Jason felt a surge of gratitude, followed by an urge to laugh. Rakesh was always talking about fighting guys, but until yesterday, Jason was pretty sure it had never actually happened. Strangely enough, Sully retreated, though he continued to glare at Jason.

“Dude, I’m not trying to fight you,” Jason said. “And I mean no disrespect, but I found the video in Luke’s glove compartment — and …”

“Oh, you’re the one who broke into his car?” Sully started toward him again, but Troy restrained him.

The words kept spilling out of Jason’s mouth. “If you care about Luke and your
team
at all, you’ll tell me what you know, because otherwise I’ll go to the police and tell them Luke killed his sister, and your season will be over.” It was a wild bluff, but Jason’s poker face was getting better. Sully looked nervously from Troy to Jason, briefly at Rakesh, and then back to Troy.

“Is that what happened?” He was starting to break, Jason could tell.

“What aren’t you telling us, Sully?”

He sank into the couch and placed his hands on his knees.

“He didn’t need the video, man. He already knew.”

“What do you mean?”

Sully’s eyes kept darting between his visitors, like a trapped animal looking for an escape route. “I tried to cover for you,” he said to Troy. “I told him I heard something about his sister and that punk Max. I mean, I thought you were going to hit it and quit it like everyone else did.” Troy charged toward him, and Sully leapt to his feet, ready to fight, but he was quickly overpowered. Troy’s fist hovered in the air while he used his other hand to hold Sully down.

“Say another word about Lacey, and I’ll make sure you never walk again, you smarmy little daddy’s boy.” His voice was quiet, but sharp enough to cut glass. “Now tell me when you talked to Luke about it.”

Sully stared up at him defiantly. Troy knocked his head against the floor and growled, “
When?

Beaten, Sully muttered, “The day before Roxy Choi’s party.”

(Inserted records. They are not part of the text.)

`src/hdl/fv_mem_pkg.sv`:
```
// Shared widths, stream and port structs, and FSM state types of the feature-vector memory
`default_nettype none

package fv_mem_pkg;

    localparam int word_width = 16;   // SRAM word and streamed word
    localparam int elem_width = 8;    // One feature element
    localparam int addr_width = 8;    // Bank word address
    localparam int len_width  = 6;    // Vector length in elements
    localparam int tag_width  = 3;    // Destination PE tag

    // One word of a loader write stream
    typedef struct packed {
        logic                  sos;
        logic                  eos;
        logic                  bank;
        logic [addr_width-1:0] addr;
        logic [word_width-1:0] data;
    } fv_write_t;

    // Read request from the edge-PE scheduler
    typedef struct packed {
        logic                  valid;
        logic                  bank;
        logic [addr_width-1:0] addr;
        logic [len_width-1:0]  len;    // Elements, at least 1
        logic [tag_width-1:0]  tag;
    } fv_req_t;

    typedef struct packed {
        logic                  cen;    // Active low
        logic                  wen;    // Active low
        logic [addr_width-1:0] addr;
        logic [word_width-1:0] data;
    } sram_port_t;

    // Streamed word, used by the banks and by the merged output
    typedef struct packed {
        logic                  valid;
        logic                  sos;
        logic                  eos;
        logic                  bank;
        logic [tag_width-1:0]  tag;
        logic [word_width-1:0] data;
    } fv_word_t;

    typedef enum logic [1:0] {
        bank_idle,
        bank_write,
        bank_stream
    } bank_state_t;

    typedef enum logic {
        merge_pick,
        merge_send
    } merge_state_t;

endpackage

`default_nettype wire

```
`src/hdl/fv_stream_merge.sv`:
```
// Per-bank packet FIFOs and round-robin packet arbiter onto one output stream
`timescale 1ns/1ps
`default_nettype none

module fv_stream_merge #(
    parameter int fifo_depth = 32
) (
    input  logic                    clk,
    input  logic                    reset,
    input  fv_mem_pkg::fv_word_t    in0,
    input  fv_mem_pkg::fv_word_t    in1,
    output fv_mem_pkg::fv_word_t    out
);

    localparam int ptr_width = $clog2(fifo_depth);
    localparam int cnt_width = $clog2(fifo_depth + 1);

    fv_mem_pkg::merge_state_t state;

    fv_mem_pkg::fv_word_t   fifo_mem [2][fifo_depth];
    fv_mem_pkg::fv_word_t   in_word [2];
    fv_mem_pkg::fv_word_t   head [2];         // Next word of each bank, FIFO or bypass
    logic [ptr_width-1:0]   wr_ptr [2];
    logic [ptr_width-1:0]   rd_ptr [2];
    logic [cnt_width-1:0]   used [2];
    logic [cnt_width-1:0]   pkt_cnt [2];      // Packets waiting, counted by their sos word
    logic [1:0]             avail;
    logic [1:0]             pop;
    logic                   sel;              // Bank being sent
    logic                   last;             // Bank served last
    logic                   pick_ok;
    logic                   pick_bank;
    logic                   src;

    function automatic logic [ptr_width-1:0] next_ptr(input logic [ptr_width-1:0] ptr);
        return (ptr == ptr_width'(fifo_depth - 1)) ? '0 : ptr + 1'b1;
    endfunction

    // A bank sends its packet words back to back, so a packet whose sos is here
    // completes at least as fast as it is drained and may start at once
    always_comb begin
        in_word[0] = in0;
        in_word[1] = in1;
        for (int b = 0; b < 2; b++) begin
            head[b]  = (used[b] == '0) ? in_word[b] : fifo_mem[b][rd_ptr[b]];
            avail[b] = (pkt_cnt[b] != '0) || (in_word[b].valid && in_word[b].sos);
        end
    end

    always_comb begin
        pick_ok   = avail[~last] || avail[last];
        pick_bank = avail[~last] ? ~last : last;    // Other bank first
        src       = (state == fv_mem_pkg::merge_pick) ? pick_bank : sel;
        pop       = '0;
        if (state == fv_mem_pkg::merge_send || pick_ok) begin
            pop[src] = 1'b1;
        end
    end

    always_ff @(posedge clk) begin
        for (int b = 0; b < 2; b++) begin
            if (in_word[b].valid) begin
                fifo_mem[b][wr_ptr[b]] <= in_word[b];
            end
        end
    end

    always_ff @(posedge clk) begin
        if (reset) begin
            state <= fv_mem_pkg::merge_pick;
            sel   <= 1'b0;
            last  <= 1'b1;    // Bank 0 goes first
            out   <= '0;
            for (int b = 0; b < 2; b++) begin
                wr_ptr[b]  <= '0;
                rd_ptr[b]  <= '0;
                used[b]    <= '0;
                pkt_cnt[b] <= '0;
            end
        end else begin
            for (int b = 0; b < 2; b++) begin
                if (in_word[b].valid) begin
                    wr_ptr[b] <= next_ptr(wr_ptr[b]);
                end
                if (pop[b]) begin
                    rd_ptr[b] <= next_ptr(rd_ptr[b]);
                end
                used[b]    <= used[b] + cnt_width'(in_word[b].valid) - cnt_width'(pop[b]);
                pkt_cnt[b] <= pkt_cnt[b]
                              + cnt_width'(in_word[b].valid && in_word[b].sos)
                              - cnt_width'(pop[b] && head[b].sos);
            end

            out <= '0;
            if (pop != 2'b00) begin
                out <= head[src];
            end

            case (state)
                fv_mem_pkg::merge_pick: begin
                    if (pick_ok) begin
                        sel  <= pick_bank;
                        last <= pick_bank;
                        if (!head[pick_bank].eos) begin
                            state <= fv_mem_pkg::merge_send;
                        end
                    end
                end
                fv_mem_pkg::merge_send: begin
                    if (head[sel].eos) begin
                        state <= fv_mem_pkg::merge_pick;
                    end
                end
                default: begin
                    state <= fv_mem_pkg::merge_pick;
                end
            endcase
        end
    end

endmodule

`default_nettype wire
```
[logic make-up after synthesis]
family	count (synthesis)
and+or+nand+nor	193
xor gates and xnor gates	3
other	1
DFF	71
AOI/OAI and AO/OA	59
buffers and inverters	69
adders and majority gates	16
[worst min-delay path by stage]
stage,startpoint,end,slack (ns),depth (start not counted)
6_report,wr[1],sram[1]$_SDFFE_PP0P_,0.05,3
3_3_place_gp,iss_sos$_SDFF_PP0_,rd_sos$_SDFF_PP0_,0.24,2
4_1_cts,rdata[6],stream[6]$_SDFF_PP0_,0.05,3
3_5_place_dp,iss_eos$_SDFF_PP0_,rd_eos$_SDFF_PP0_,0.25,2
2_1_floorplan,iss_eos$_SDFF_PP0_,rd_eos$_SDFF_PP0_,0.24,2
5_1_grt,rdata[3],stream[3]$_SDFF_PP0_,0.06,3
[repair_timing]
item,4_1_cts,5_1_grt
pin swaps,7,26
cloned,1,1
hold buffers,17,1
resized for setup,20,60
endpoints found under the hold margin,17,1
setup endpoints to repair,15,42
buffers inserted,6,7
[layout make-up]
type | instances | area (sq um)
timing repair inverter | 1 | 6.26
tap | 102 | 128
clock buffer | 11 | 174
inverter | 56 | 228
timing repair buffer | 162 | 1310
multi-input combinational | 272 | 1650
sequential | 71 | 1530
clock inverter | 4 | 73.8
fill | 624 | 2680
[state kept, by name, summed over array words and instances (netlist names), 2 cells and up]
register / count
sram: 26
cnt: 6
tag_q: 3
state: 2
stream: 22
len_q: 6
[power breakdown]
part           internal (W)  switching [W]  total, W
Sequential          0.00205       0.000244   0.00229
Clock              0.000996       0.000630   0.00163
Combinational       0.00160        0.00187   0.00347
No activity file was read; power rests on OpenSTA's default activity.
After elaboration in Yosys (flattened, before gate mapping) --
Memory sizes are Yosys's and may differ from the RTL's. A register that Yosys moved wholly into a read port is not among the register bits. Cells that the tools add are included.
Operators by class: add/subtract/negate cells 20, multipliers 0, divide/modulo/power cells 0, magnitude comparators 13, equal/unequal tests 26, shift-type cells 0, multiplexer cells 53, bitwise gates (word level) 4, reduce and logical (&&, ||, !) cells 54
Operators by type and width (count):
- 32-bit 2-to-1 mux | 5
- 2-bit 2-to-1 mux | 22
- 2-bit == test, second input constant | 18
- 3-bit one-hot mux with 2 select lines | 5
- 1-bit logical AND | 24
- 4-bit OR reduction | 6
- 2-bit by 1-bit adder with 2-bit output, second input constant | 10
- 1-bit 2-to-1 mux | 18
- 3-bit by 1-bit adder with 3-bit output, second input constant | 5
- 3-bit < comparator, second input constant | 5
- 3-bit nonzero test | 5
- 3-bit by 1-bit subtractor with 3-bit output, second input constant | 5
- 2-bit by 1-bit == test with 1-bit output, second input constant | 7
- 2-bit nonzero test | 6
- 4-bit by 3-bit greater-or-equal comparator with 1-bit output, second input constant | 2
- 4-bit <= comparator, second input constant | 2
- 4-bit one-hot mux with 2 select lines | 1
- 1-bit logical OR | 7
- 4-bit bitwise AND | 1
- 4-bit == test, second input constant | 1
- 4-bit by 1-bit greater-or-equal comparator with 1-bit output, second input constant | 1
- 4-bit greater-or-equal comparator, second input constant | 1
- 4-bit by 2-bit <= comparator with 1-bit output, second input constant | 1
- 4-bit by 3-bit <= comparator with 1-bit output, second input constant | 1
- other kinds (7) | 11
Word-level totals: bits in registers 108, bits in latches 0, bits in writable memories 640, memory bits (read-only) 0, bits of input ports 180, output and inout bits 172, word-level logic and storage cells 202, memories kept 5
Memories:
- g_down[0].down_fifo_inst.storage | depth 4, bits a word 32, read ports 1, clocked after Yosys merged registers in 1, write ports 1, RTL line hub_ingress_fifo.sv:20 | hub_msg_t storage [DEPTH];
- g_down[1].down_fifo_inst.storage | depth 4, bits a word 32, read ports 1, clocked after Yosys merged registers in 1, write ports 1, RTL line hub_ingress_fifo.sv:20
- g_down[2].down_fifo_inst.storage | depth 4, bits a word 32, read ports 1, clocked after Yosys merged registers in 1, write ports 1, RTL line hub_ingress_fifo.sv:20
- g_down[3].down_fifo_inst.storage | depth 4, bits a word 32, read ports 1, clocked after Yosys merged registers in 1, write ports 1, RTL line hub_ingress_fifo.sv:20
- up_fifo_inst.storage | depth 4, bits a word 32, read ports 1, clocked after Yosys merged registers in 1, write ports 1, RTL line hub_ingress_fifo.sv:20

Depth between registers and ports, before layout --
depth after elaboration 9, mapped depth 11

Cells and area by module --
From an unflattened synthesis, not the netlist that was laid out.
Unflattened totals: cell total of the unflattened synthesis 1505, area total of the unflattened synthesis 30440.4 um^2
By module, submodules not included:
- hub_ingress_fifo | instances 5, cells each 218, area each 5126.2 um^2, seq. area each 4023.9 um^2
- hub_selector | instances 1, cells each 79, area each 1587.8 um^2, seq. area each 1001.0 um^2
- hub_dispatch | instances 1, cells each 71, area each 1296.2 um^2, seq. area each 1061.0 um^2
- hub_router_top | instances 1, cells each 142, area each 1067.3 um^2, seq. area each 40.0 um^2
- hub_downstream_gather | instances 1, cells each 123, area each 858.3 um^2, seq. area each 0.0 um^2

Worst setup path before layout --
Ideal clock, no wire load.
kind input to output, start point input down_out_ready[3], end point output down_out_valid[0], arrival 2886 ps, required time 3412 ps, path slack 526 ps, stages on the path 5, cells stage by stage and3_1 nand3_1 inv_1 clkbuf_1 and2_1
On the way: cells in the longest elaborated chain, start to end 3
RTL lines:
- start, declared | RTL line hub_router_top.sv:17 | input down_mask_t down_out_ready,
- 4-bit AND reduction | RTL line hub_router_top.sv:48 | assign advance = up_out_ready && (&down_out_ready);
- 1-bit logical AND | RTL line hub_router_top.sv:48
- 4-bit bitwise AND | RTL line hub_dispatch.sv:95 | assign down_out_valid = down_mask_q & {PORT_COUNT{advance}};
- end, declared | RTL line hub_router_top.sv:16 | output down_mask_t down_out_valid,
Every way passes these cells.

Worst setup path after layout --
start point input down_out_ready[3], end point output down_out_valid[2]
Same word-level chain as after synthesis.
**src/verilog/mcu_addr_pkg.sv**
```systemverilog
// Address map of the mini MCU
// region codes, register offsets and RAM geometry
`default_nettype none

package mcu_addr_pkg;

  // region code sits in address bits 31:28
  typedef logic [3:0] region_t;
  // register offset sits in address bits 3:2
  typedef logic [1:0] reg_off_t;

  localparam region_t REGION_RAM = 4'd0;
  localparam region_t REGION_AO = 4'd2;
  localparam region_t REGION_PERIPH = 4'd3;

  // two banks, bank chosen by address bit 11
  localparam int RAM_BYTES = 4096;
  localparam int RAM_BANK_WORDS = 512;

  // always-on registers
  localparam reg_off_t AO_SCRATCH = 2'd0;
  localparam reg_off_t AO_BOOT_SEL = 2'd1;
  localparam reg_off_t AO_EXIT = 2'd2;

  // gpio registers
  localparam reg_off_t GPIO_OUT = 2'd0;
  localparam reg_off_t GPIO_EN = 2'd1;
  localparam reg_off_t GPIO_IN = 2'd2;

endpackage

`default_nettype wire

```
**src/verilog/mcu_bus_pkg.sv**
```systemverilog
// Wishbone bus definitions for the mini MCU fabric
// widths, vector types and byte-select merging
`default_nettype none

package mcu_bus_pkg;

  localparam int ADDR_W = 32;
  localparam int DATA_W = 32;
  localparam int SEL_W = DATA_W / 8;

  typedef logic [ADDR_W-1:0] addr_t;
  typedef logic [DATA_W-1:0] data_t;
  typedef logic [SEL_W-1:0] sel_t;

  // apply a write under a byte-select mask
  function automatic data_t merge_bytes(data_t old_word, data_t new_word, sel_t sel);
    data_t merged;
    merged = old_word;
    for (int i = 0; i < SEL_W; i++) begin
      if (sel[i]) merged[8*i+:8] = new_word[8*i+:8];
    end
    return merged;
  endfunction

endpackage

`default_nettype wire
```
**src/verilog/wb_bus_if.sv**
```systemverilog
// Wishbone classic bus between fabric blocks
`default_nettype none

interface wb_bus_if;

  logic               cyc;
  logic               stb;
  logic               we;
  mcu_bus_pkg::addr_t adr;
  mcu_bus_pkg::data_t dat_w;
  mcu_bus_pkg::sel_t  sel;
  mcu_bus_pkg::data_t dat_r;
  logic               ack;
  logic               err;

  modport master(
    output cyc, stb, we, adr, dat_w, sel,
    input dat_r, ack, err
  );

  modport slave(
    input cyc, stb, we, adr, dat_w, sel,
    output dat_r, ack, err
  );

endinterface

`default_nettype wire

```
**src/verilog/gpio_peripheral.sv**
```systemverilog
// GPIO peripheral
// output and enable registers plus a two-flop input synchronizer
`default_nettype none

module gpio_peripheral (
  input  logic               clk_i,
  input  logic               reset_i,
  wb_bus_if.slave            bus,
  input  mcu_bus_pkg::data_t gpio_i,
  output mcu_bus_pkg::data_t gpio_o,
  output mcu_bus_pkg::data_t gpio_en_o
);

  mcu_addr_pkg::reg_off_t offset;
  mcu_bus_pkg::data_t gpio_meta_q;
  mcu_bus_pkg::data_t gpio_in_q;
  mcu_bus_pkg::data_t rdata_q;
  mcu_bus_pkg::data_t read_word;
  logic req;
  logic ack_q;

  assign offset = bus.adr[3:2];
  assign req = bus.cyc && bus.stb && !ack_q;

  // pins are asynchronous to the bus clock
  always_ff @(posedge clk_i) begin
    if (reset_i) begin
      gpio_meta_q <= '0;
      gpio_in_q <= '0;
    end else begin
      gpio_meta_q <= gpio_i;
      gpio_in_q <= gpio_meta_q;
    end
  end

  always_comb begin
    case (offset)
      mcu_addr_pkg::GPIO_OUT: read_word = gpio_o;
      mcu_addr_pkg::GPIO_EN:  read_word = gpio_en_o;
      mcu_addr_pkg::GPIO_IN:  read_word = gpio_in_q;
      default:                read_word = '0;
    endcase
  end

  always_ff @(posedge clk_i) begin
    if (reset_i) begin
      ack_q <= 1'b0;
      rdata_q <= '0;
      gpio_o <= '0;
      gpio_en_o <= '0;
    end else begin
      ack_q <= req;
      if (req) begin
        rdata_q <= read_word;
        if (bus.we && offset == mcu_addr_pkg::GPIO_OUT) begin
          gpio_o <= mcu_bus_pkg::merge_bytes(gpio_o, bus.dat_w, bus.sel);
        end
        if (bus.we && offset == mcu_addr_pkg::GPIO_EN) begin
          gpio_en_o <= mcu_bus_pkg::merge_bytes(gpio_en_o, bus.dat_w, bus.sel);
        end
      end
    end
  end

  assign bus.ack = ack_q;
  assign bus.dat_r = rdata_q;
  assign bus.err = 1'b0;

  a_rdata_known: assert property (@(posedge clk_i) disable iff (reset_i)
    bus.ack |-> !$isunknown(bus.dat_r));

endmodule

`default_nettype wire

```
**src/flat_wrapper.sv**
```systemverilog
// flat-port wrapper written by rule: the top's interface ports become plain ports
module gpio_peripheral_flat 
  (clk_i, reset_i, gpio_i, gpio_o, gpio_en_o, bus_cyc, bus_stb, bus_we, bus_adr, bus_dat_w, bus_sel, bus_dat_r, bus_ack, bus_err);
  wb_bus_if bus_i ();
  input  logic clk_i;
  input  logic reset_i;
  input  mcu_bus_pkg::data_t gpio_i;
  output mcu_bus_pkg::data_t gpio_o;
  output mcu_bus_pkg::data_t gpio_en_o;
  input wire logic [$bits(bus_i.cyc)-1:0] bus_cyc;
  input wire logic [$bits(bus_i.stb)-1:0] bus_stb;
  input wire logic [$bits(bus_i.we)-1:0] bus_we;
  input wire logic [$bits(bus_i.adr)-1:0] bus_adr;
  input wire logic [$bits(bus_i.dat_w)-1:0] bus_dat_w;
  input wire logic [$bits(bus_i.sel)-1:0] bus_sel;
  output wire logic [$bits(bus_i.dat_r)-1:0] bus_dat_r;
  output wire logic [$bits(bus_i.ack)-1:0] bus_ack;
  output wire logic [$bits(bus_i.err)-1:0] bus_err;
  assign bus_i.cyc = bus_cyc;
  assign bus_i.stb = bus_stb;
  assign bus_i.we = bus_we;
  assign bus_i.adr = bus_adr;
  assign bus_i.dat_w = bus_dat_w;
  assign bus_i.sel = bus_sel;
  assign bus_dat_r = bus_i.dat_r;
  assign bus_ack = bus_i.ack;
  assign bus_err = bus_i.err;
  gpio_peripheral u_core (.clk_i(clk_i), .reset_i(reset_i), .bus(bus_i), .gpio_i(gpio_i), .gpio_o(gpio_o), .gpio_en_o(gpio_en_o));
endmodule
```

The buzzing from Jason’s pocket was right on cue. Jenna. Again. He pressed ignore, but a minute later it started to ring again. Rakesh couldn’t keep the smugness out of his voice when he asked Troy whether he still believed Luke was innocent. Troy shot him a withering glance and then released his grip on Sully and stood up.

“You think it was Luke?” he asked.

The phone in his hand flashed that Jenna had left another voice mail. Sully lumbered to his feet. “When did you replace your phone?” Jason asked quietly.

He scoffed. “The day after I lost it. I can’t live without a phone.”

Jenna’s words came back to him.
John Sullivan … He’s on the lacrosse team and he’s always got his camera out. It’s so annoying.

“Did you film anything the night of Roxy’s party?”

“I don’t remember.”

“What do you mean you don’t remember?”

He laughed drily but no one joined him. “That night was kind of a blur.”

Troy smacked him on the back of the head, and Sully’s hand shot out in a jab, but Troy was out of the way.

Rakesh and Jason exchanged an uneasy glance. Rakesh voiced the question for both of them. “Yo, is drinking some sort of capital crime in Brighton?”

“During the season it is,” Troy answered, still glaring at Sully.

“Well, can you check? Would you still have it?”

“I never delete anything.” He moved to the gleaming monitor in the corner. “After my phone disappeared, I started backing everything up.” Sully clicked through his hard drive, and asked Troy if he remembered what night the party had been.

“October fourth,” he said quickly.

“What do we have here?” Sully said. He opened the video, and they assembled behind him, attention fixed on the screen.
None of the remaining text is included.